> SUPPLIED DATA
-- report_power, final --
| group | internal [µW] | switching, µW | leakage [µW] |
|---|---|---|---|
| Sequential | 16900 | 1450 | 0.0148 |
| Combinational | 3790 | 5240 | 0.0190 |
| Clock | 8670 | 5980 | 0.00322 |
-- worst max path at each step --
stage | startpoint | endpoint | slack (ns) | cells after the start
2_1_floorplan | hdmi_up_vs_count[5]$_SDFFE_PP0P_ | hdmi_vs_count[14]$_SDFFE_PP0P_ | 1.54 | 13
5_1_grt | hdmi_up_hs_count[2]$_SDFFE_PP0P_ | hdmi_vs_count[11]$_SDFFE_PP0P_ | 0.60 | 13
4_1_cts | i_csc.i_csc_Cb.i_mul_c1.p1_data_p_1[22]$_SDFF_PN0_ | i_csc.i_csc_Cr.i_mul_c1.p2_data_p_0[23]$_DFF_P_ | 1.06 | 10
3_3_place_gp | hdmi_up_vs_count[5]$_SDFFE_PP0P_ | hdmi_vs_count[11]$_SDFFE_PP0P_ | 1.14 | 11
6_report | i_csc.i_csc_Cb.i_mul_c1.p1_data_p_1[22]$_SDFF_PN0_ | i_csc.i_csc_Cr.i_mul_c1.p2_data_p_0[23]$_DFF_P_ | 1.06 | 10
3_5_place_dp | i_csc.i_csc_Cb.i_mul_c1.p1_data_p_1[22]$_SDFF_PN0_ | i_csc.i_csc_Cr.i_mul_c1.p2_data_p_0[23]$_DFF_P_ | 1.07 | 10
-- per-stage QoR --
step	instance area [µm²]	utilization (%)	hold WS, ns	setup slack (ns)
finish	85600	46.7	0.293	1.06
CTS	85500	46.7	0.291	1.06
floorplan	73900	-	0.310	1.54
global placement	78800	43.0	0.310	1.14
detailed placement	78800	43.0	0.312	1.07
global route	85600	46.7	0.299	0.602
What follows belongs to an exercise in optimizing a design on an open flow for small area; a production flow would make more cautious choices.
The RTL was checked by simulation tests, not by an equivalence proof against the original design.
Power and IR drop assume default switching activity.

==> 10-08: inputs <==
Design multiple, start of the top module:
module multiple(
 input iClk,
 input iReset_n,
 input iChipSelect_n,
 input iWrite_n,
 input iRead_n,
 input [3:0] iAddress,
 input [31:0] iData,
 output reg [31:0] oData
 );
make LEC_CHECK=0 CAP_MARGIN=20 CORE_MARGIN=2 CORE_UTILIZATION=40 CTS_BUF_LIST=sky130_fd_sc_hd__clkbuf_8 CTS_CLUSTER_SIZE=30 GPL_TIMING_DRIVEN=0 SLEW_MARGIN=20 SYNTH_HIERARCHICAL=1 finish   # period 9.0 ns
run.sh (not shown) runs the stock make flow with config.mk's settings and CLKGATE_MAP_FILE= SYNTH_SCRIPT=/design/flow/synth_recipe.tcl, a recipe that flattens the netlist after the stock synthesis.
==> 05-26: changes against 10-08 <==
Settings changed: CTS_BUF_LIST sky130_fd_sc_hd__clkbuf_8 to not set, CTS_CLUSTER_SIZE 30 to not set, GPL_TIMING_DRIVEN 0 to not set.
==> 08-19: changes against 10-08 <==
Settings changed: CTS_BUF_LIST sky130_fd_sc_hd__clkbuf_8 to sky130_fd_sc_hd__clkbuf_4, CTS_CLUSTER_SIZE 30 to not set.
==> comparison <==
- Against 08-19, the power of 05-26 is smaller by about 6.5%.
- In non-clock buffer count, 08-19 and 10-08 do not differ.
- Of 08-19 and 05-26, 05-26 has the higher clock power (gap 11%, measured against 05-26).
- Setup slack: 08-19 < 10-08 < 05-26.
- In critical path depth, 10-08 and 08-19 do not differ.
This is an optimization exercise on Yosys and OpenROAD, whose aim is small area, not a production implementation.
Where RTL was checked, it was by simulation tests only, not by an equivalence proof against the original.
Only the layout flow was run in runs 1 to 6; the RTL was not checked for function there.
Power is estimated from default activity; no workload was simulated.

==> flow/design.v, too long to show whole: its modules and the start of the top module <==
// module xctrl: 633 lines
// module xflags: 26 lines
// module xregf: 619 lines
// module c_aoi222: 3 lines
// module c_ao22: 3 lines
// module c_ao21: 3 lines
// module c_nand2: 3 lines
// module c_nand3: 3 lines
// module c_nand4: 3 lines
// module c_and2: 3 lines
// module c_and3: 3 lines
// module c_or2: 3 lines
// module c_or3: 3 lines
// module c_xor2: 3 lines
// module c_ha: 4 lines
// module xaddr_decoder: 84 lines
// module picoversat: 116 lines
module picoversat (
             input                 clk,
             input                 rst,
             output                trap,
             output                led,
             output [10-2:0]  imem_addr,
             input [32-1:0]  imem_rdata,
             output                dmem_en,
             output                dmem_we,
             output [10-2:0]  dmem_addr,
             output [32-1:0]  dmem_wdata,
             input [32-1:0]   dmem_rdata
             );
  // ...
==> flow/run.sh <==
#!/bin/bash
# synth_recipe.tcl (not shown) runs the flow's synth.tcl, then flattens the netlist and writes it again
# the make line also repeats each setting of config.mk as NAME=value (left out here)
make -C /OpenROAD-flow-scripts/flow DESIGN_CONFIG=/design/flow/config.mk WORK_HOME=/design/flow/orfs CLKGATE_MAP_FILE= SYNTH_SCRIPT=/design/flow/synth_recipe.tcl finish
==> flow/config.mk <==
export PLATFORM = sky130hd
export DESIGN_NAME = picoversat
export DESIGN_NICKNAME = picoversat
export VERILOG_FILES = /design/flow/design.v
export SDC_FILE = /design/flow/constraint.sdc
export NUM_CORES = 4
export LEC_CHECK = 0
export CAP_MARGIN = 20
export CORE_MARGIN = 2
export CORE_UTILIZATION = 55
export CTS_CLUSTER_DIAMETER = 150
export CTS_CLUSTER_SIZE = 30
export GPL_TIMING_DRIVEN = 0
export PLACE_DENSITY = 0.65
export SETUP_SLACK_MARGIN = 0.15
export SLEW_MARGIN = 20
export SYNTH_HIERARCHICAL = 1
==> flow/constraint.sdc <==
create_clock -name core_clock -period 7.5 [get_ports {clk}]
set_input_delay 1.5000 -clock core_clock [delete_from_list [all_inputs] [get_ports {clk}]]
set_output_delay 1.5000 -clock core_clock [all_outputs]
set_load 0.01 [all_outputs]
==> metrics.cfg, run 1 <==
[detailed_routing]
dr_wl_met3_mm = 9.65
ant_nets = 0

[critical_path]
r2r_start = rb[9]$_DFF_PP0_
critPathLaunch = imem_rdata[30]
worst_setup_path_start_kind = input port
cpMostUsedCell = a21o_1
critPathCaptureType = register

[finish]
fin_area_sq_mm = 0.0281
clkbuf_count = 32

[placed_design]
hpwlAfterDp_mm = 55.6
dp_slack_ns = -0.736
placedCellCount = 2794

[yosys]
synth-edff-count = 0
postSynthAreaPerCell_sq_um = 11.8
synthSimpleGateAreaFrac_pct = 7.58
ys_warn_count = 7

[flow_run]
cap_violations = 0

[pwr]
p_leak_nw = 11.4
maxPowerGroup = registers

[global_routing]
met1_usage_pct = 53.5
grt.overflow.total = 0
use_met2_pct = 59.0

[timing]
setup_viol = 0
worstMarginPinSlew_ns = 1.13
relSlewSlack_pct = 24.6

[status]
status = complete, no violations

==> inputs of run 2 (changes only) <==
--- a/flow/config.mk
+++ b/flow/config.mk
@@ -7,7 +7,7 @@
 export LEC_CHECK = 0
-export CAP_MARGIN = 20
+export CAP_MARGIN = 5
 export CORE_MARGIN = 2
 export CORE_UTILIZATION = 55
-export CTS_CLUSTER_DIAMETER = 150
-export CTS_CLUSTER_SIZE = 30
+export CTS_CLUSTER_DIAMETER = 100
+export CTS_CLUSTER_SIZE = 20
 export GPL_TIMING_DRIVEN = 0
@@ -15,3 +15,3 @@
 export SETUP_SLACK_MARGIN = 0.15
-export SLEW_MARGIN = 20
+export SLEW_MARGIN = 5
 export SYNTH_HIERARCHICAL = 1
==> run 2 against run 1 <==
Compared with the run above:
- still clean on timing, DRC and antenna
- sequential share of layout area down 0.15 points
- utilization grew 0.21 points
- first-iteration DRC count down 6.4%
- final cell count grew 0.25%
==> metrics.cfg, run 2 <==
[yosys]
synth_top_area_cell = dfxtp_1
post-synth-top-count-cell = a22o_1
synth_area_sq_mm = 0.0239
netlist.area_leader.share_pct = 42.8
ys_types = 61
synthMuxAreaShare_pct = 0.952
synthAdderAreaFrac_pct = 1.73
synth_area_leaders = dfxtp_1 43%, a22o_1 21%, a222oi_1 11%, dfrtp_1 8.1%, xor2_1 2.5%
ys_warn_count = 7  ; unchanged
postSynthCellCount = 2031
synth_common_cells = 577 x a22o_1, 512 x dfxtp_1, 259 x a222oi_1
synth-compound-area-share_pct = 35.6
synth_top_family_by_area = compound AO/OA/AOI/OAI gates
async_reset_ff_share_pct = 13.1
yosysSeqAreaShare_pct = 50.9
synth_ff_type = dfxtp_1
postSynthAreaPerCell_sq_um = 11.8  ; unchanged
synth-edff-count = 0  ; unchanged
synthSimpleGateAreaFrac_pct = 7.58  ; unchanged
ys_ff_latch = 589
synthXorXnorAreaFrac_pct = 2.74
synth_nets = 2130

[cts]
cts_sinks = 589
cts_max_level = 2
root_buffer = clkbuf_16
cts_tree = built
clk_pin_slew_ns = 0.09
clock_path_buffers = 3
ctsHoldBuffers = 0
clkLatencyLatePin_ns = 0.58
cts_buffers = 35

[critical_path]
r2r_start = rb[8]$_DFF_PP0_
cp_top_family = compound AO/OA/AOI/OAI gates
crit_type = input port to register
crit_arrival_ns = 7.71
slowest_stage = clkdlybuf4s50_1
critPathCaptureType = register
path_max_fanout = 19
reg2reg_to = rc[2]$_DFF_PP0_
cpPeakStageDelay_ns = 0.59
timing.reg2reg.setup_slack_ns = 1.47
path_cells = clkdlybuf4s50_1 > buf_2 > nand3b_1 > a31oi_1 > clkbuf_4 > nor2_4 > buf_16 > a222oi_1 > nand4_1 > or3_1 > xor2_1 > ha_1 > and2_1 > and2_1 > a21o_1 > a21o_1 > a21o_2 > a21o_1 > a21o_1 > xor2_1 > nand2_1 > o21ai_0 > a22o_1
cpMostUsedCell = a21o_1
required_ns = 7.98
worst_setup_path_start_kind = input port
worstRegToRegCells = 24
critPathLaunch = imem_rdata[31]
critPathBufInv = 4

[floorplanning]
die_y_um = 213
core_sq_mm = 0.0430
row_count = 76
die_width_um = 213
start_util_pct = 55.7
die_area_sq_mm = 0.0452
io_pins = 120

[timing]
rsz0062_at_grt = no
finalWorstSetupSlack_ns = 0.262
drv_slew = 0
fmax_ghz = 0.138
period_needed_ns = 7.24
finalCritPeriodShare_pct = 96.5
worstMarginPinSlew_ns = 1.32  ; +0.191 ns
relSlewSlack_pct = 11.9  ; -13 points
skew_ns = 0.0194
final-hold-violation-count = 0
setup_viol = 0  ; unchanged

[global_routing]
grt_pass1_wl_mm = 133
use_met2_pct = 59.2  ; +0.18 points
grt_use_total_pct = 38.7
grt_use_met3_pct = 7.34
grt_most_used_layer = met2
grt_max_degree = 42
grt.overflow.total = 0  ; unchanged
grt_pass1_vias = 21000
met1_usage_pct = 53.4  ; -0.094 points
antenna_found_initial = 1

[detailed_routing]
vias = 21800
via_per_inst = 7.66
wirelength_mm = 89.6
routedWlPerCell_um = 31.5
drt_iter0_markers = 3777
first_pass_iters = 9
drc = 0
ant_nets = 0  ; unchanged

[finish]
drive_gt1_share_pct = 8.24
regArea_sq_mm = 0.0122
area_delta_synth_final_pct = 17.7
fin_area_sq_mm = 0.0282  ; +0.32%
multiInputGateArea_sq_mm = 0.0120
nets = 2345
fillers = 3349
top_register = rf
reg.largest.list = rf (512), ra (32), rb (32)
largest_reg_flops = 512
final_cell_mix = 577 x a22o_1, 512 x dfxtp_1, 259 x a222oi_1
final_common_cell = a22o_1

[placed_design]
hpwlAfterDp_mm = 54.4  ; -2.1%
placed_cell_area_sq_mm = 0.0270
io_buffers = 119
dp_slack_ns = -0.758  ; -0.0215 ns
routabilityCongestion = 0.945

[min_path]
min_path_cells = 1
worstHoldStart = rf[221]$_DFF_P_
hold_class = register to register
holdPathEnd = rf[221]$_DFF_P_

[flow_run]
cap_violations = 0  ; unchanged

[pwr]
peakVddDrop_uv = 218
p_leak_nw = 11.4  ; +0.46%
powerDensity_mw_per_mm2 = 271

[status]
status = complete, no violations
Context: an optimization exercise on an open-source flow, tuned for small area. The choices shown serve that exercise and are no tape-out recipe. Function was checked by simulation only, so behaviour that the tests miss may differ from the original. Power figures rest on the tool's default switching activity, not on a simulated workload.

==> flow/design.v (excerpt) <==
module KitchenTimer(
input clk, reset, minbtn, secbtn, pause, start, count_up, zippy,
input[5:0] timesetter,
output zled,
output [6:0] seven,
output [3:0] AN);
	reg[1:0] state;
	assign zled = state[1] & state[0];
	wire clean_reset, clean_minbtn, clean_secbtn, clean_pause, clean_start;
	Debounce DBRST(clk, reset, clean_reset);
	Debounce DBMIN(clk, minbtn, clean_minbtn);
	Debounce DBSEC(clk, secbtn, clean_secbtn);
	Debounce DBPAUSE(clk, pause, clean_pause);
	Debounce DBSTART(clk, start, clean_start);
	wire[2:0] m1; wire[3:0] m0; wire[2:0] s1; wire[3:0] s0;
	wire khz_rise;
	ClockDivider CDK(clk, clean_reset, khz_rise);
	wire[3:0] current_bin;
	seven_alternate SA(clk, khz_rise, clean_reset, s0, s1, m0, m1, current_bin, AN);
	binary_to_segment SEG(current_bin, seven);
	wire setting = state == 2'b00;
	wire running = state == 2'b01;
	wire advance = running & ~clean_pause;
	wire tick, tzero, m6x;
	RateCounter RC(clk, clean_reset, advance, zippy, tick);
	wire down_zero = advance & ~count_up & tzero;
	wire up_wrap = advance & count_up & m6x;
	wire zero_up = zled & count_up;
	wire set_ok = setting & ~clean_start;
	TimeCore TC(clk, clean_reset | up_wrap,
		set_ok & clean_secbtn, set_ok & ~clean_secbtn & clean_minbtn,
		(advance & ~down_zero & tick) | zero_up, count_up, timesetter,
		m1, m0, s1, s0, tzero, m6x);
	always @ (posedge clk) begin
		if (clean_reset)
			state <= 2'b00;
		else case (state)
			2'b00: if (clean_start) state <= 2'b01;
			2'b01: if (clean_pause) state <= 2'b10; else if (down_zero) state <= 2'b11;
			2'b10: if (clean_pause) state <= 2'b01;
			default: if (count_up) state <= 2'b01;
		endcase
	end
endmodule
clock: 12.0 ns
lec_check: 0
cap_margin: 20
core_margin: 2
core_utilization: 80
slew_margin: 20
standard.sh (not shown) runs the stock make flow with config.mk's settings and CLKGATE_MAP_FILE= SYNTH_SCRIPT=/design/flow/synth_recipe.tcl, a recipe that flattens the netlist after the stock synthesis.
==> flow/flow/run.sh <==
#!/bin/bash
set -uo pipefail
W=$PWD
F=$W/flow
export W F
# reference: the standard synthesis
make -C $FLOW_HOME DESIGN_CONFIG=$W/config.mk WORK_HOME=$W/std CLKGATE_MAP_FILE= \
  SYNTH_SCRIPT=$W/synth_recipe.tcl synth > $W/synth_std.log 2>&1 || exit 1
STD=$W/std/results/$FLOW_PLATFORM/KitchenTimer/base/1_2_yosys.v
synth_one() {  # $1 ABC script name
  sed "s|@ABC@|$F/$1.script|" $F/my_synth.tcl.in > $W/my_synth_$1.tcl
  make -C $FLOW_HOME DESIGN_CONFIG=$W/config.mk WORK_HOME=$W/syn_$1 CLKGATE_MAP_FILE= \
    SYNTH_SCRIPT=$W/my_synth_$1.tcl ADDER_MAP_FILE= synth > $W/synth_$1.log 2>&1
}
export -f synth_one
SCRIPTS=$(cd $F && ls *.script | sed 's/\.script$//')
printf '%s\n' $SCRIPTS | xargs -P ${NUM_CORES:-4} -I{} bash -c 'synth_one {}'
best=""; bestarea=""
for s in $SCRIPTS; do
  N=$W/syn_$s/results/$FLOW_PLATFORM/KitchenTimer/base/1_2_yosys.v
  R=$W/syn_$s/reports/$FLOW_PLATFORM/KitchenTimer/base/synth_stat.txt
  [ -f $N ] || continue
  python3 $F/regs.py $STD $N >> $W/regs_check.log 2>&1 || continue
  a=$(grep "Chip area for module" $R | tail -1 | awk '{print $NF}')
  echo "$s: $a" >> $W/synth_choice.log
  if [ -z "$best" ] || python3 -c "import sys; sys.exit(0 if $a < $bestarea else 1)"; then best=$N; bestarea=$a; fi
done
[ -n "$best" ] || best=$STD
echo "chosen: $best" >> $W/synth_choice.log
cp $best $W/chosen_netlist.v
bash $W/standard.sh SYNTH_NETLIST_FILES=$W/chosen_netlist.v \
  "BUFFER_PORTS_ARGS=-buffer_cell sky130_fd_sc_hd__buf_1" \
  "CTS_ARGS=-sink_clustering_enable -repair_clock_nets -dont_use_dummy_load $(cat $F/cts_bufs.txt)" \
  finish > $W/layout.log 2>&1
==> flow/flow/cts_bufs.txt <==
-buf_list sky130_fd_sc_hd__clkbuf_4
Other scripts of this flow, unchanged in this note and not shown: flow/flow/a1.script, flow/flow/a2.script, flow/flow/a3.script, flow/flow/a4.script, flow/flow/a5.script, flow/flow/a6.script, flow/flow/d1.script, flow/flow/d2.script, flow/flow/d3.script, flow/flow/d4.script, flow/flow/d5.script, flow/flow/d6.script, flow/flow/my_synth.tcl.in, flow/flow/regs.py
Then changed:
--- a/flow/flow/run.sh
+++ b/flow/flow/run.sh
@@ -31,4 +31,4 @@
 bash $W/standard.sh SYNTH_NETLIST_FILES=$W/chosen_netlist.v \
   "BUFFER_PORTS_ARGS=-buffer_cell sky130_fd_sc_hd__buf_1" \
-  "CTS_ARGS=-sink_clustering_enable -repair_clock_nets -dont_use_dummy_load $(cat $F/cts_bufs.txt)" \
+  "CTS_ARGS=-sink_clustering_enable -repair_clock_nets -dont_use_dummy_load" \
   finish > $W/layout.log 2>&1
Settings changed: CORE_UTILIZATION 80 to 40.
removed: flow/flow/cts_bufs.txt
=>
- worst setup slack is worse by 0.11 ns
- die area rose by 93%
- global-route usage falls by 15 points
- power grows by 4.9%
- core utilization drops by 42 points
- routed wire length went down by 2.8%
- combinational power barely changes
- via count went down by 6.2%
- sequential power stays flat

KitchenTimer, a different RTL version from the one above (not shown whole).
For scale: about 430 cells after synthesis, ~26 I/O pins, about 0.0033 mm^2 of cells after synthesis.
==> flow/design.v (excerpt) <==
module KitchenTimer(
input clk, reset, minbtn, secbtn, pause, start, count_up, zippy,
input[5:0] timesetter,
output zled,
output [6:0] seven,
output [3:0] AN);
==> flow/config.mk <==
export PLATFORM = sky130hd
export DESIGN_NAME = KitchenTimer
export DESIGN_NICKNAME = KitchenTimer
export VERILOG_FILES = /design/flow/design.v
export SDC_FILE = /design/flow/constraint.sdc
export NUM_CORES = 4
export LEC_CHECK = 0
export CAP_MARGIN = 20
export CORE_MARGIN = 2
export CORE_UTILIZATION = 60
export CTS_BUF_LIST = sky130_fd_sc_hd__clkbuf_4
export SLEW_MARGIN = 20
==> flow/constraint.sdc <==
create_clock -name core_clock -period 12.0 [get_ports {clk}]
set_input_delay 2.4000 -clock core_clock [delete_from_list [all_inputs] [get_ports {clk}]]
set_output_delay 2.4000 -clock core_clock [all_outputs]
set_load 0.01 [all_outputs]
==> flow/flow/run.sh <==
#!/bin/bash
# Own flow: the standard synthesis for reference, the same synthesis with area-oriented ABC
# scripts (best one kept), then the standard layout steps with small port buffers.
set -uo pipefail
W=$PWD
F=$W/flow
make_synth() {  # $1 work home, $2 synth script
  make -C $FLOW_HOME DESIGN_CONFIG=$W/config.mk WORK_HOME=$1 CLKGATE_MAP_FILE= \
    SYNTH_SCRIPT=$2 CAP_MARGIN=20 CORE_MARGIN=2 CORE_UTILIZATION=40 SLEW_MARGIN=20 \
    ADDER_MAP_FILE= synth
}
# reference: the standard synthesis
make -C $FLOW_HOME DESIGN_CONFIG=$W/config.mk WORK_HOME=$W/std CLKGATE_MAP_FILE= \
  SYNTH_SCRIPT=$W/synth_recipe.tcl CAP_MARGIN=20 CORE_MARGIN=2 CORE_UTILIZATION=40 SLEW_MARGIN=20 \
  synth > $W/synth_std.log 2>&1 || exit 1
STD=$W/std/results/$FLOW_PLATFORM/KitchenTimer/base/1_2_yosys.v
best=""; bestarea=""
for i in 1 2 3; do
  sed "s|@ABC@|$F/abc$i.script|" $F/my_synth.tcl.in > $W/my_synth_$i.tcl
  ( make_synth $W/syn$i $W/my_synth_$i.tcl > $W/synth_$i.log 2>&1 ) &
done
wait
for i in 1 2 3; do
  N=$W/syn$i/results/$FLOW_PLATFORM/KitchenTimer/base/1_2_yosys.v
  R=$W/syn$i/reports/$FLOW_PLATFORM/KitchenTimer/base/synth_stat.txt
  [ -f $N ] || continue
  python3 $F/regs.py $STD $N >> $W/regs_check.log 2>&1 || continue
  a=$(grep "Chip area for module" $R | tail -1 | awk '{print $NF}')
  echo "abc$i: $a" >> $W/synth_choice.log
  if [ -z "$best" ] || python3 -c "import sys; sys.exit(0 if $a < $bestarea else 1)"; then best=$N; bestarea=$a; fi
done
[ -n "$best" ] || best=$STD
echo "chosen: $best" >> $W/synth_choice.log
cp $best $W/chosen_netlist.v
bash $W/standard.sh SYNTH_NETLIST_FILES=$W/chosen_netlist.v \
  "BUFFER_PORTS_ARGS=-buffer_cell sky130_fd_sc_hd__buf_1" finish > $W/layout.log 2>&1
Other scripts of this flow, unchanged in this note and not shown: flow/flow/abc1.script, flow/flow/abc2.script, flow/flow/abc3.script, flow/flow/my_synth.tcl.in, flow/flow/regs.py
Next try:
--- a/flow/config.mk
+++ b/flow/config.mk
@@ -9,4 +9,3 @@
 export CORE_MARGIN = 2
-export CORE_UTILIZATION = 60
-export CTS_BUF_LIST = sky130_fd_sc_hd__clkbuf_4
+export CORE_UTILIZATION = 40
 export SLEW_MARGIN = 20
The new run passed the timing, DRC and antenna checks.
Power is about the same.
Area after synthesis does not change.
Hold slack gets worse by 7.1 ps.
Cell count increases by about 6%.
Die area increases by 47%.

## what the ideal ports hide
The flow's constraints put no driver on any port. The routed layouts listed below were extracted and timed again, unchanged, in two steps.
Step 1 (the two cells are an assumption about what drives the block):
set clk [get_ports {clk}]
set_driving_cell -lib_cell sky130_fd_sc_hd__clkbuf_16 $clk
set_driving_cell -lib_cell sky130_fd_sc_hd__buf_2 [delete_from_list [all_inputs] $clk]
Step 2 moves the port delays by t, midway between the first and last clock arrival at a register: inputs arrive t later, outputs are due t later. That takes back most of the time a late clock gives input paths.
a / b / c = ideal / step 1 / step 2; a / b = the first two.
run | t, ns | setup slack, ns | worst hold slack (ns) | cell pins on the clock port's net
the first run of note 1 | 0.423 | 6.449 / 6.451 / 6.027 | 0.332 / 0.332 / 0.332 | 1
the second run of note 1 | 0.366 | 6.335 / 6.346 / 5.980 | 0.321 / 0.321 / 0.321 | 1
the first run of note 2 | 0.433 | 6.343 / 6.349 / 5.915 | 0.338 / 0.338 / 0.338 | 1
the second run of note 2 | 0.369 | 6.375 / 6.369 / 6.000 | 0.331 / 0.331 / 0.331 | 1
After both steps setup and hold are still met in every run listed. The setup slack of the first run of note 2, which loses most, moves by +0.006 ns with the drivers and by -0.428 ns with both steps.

> WORK INSTRUCTION
Note how many lines in the listing above hold the string "OpenROAD", then give only that figure.

> EXPECTED ANSWER
2